- _Required action_: Return exactly the span of lines in the following data that opens with the line containing "export PLATFORM = sky130hd" and closes with the line containing "set_load 0.05 [all_outputs]". Include nothing else.

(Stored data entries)

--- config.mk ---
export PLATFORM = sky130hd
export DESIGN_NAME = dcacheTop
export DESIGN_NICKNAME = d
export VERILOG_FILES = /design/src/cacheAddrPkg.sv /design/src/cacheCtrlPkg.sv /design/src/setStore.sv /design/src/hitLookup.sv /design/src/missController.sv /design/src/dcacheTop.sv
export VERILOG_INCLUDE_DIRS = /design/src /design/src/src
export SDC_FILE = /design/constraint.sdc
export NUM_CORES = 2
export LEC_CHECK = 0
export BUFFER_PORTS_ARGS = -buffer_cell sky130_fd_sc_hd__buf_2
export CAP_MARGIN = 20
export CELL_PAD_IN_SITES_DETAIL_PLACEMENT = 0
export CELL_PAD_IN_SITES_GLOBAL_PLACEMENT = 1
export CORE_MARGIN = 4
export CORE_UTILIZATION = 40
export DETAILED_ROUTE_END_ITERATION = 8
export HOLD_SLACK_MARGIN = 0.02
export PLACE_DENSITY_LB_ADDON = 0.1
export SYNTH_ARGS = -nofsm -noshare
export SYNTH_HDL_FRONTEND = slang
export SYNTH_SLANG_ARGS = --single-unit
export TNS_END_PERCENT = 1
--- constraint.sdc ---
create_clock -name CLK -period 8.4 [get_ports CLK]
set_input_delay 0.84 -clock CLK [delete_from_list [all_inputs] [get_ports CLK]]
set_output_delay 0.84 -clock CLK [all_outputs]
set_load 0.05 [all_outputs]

* * *

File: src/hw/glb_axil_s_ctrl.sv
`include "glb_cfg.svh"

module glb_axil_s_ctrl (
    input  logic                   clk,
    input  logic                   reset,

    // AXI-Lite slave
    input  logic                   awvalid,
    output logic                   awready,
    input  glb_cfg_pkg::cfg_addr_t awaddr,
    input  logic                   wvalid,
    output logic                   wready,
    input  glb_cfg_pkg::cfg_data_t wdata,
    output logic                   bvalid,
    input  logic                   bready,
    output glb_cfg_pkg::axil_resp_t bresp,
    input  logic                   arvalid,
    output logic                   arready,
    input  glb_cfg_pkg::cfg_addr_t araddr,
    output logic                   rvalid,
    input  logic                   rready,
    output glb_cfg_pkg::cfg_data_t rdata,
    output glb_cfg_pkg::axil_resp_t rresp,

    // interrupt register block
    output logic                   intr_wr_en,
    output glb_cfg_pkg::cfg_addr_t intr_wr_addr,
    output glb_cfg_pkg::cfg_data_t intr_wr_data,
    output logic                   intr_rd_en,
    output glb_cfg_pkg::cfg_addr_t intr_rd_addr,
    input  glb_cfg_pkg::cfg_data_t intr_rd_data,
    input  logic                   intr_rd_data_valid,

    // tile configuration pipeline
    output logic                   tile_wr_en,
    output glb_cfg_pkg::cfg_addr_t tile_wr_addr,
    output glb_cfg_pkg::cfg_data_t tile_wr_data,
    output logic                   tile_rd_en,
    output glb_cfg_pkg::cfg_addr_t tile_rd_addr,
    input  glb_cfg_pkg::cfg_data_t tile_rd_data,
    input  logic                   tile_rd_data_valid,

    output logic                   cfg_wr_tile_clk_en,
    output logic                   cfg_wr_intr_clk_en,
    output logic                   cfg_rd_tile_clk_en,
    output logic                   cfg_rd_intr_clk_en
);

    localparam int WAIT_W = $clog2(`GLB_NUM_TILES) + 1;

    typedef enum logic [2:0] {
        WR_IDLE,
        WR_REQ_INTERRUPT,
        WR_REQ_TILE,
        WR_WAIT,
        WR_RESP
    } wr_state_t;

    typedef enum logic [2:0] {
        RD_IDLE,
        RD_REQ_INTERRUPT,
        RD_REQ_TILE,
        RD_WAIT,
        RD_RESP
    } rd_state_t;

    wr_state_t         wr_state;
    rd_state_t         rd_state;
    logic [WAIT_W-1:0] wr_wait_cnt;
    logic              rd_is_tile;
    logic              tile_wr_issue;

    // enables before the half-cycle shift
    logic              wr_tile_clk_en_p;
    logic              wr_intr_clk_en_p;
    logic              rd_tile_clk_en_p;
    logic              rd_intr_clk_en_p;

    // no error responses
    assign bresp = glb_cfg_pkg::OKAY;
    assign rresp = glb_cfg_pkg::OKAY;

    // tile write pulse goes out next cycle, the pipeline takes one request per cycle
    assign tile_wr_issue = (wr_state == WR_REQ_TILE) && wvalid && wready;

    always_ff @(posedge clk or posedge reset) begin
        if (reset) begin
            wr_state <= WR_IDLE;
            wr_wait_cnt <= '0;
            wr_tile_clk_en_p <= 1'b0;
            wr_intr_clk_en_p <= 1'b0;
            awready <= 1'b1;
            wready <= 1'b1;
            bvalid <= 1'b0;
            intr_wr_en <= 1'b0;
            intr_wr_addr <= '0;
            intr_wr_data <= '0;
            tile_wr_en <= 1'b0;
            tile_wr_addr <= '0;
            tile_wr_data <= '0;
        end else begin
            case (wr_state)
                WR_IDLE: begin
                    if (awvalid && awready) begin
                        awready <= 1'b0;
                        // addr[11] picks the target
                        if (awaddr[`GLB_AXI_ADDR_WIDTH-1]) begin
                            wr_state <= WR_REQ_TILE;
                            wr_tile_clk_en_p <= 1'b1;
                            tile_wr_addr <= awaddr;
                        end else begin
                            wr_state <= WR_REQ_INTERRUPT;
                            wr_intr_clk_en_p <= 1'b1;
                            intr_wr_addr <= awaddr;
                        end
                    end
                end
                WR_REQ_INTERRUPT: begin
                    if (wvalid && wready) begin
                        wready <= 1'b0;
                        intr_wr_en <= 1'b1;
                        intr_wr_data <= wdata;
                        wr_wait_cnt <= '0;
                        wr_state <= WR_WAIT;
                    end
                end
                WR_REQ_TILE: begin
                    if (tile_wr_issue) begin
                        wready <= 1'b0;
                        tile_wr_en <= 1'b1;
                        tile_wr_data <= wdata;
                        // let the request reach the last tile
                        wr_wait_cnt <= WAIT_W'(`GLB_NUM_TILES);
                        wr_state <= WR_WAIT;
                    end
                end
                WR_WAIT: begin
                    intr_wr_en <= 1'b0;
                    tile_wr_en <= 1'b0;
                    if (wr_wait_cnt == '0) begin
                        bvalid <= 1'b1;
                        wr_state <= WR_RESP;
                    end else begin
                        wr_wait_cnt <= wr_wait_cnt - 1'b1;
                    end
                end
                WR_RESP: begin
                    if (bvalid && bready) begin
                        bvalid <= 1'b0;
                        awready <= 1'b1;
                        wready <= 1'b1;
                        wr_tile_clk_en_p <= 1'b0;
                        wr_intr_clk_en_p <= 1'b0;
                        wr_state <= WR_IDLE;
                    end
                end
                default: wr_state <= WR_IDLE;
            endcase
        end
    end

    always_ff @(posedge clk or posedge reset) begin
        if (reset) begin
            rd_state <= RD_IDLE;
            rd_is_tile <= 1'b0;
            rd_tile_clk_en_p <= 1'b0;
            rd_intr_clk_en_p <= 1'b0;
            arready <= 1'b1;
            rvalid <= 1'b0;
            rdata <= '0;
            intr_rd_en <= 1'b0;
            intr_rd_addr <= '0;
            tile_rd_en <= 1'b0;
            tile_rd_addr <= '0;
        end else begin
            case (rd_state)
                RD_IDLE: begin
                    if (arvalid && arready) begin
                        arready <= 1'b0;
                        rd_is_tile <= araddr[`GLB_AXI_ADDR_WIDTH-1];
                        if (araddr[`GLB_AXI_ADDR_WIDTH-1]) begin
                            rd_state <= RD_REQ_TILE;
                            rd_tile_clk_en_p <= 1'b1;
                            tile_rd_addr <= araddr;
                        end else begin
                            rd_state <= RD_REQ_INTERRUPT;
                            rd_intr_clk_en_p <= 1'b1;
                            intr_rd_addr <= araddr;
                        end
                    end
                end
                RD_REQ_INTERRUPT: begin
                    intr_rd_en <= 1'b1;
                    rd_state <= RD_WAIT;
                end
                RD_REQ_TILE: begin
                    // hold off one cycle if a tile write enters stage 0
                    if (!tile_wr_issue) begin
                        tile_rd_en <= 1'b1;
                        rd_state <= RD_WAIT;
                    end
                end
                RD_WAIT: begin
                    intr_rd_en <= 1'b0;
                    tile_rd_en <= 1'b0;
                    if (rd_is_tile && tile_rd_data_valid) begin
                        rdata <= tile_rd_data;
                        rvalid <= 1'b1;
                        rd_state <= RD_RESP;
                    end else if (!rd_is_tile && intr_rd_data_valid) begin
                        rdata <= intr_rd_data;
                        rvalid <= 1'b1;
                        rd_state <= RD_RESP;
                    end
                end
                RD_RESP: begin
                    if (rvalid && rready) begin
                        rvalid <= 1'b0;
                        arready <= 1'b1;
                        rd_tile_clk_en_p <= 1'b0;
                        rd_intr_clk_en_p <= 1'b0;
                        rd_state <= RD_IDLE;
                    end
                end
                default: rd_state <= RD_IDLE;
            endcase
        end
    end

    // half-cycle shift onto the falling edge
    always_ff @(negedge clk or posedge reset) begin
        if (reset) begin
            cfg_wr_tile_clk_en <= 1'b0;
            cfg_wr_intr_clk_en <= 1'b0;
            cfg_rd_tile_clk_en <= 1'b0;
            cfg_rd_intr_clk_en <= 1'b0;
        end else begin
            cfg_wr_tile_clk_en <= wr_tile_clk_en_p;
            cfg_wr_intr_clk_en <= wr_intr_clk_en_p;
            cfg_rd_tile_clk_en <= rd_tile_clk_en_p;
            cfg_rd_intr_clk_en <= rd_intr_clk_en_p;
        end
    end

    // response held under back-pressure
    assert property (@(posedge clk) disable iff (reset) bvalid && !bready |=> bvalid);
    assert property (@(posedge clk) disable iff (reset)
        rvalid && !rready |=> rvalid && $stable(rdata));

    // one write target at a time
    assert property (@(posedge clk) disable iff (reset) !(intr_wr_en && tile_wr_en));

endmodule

- _The answer_:
export PLATFORM = sky130hd
export DESIGN_NAME = dcacheTop
export DESIGN_NICKNAME = d
export VERILOG_FILES = /design/src/cacheAddrPkg.sv /design/src/cacheCtrlPkg.sv /design/src/setStore.sv /design/src/hitLookup.sv /design/src/missController.sv /design/src/dcacheTop.sv
export VERILOG_INCLUDE_DIRS = /design/src /design/src/src
export SDC_FILE = /design/constraint.sdc
export NUM_CORES = 2
export LEC_CHECK = 0
export BUFFER_PORTS_ARGS = -buffer_cell sky130_fd_sc_hd__buf_2
export CAP_MARGIN = 20
export CELL_PAD_IN_SITES_DETAIL_PLACEMENT = 0
export CELL_PAD_IN_SITES_GLOBAL_PLACEMENT = 1
export CORE_MARGIN = 4
export CORE_UTILIZATION = 40
export DETAILED_ROUTE_END_ITERATION = 8
export HOLD_SLACK_MARGIN = 0.02
export PLACE_DENSITY_LB_ADDON = 0.1
export SYNTH_ARGS = -nofsm -noshare
export SYNTH_HDL_FRONTEND = slang
export SYNTH_SLANG_ARGS = --single-unit
export TNS_END_PERCENT = 1
--- constraint.sdc ---
create_clock -name CLK -period 8.4 [get_ports CLK]
set_input_delay 0.84 -clock CLK [delete_from_list [all_inputs] [get_ports CLK]]
set_output_delay 0.84 -clock CLK [all_outputs]
set_load 0.05 [all_outputs]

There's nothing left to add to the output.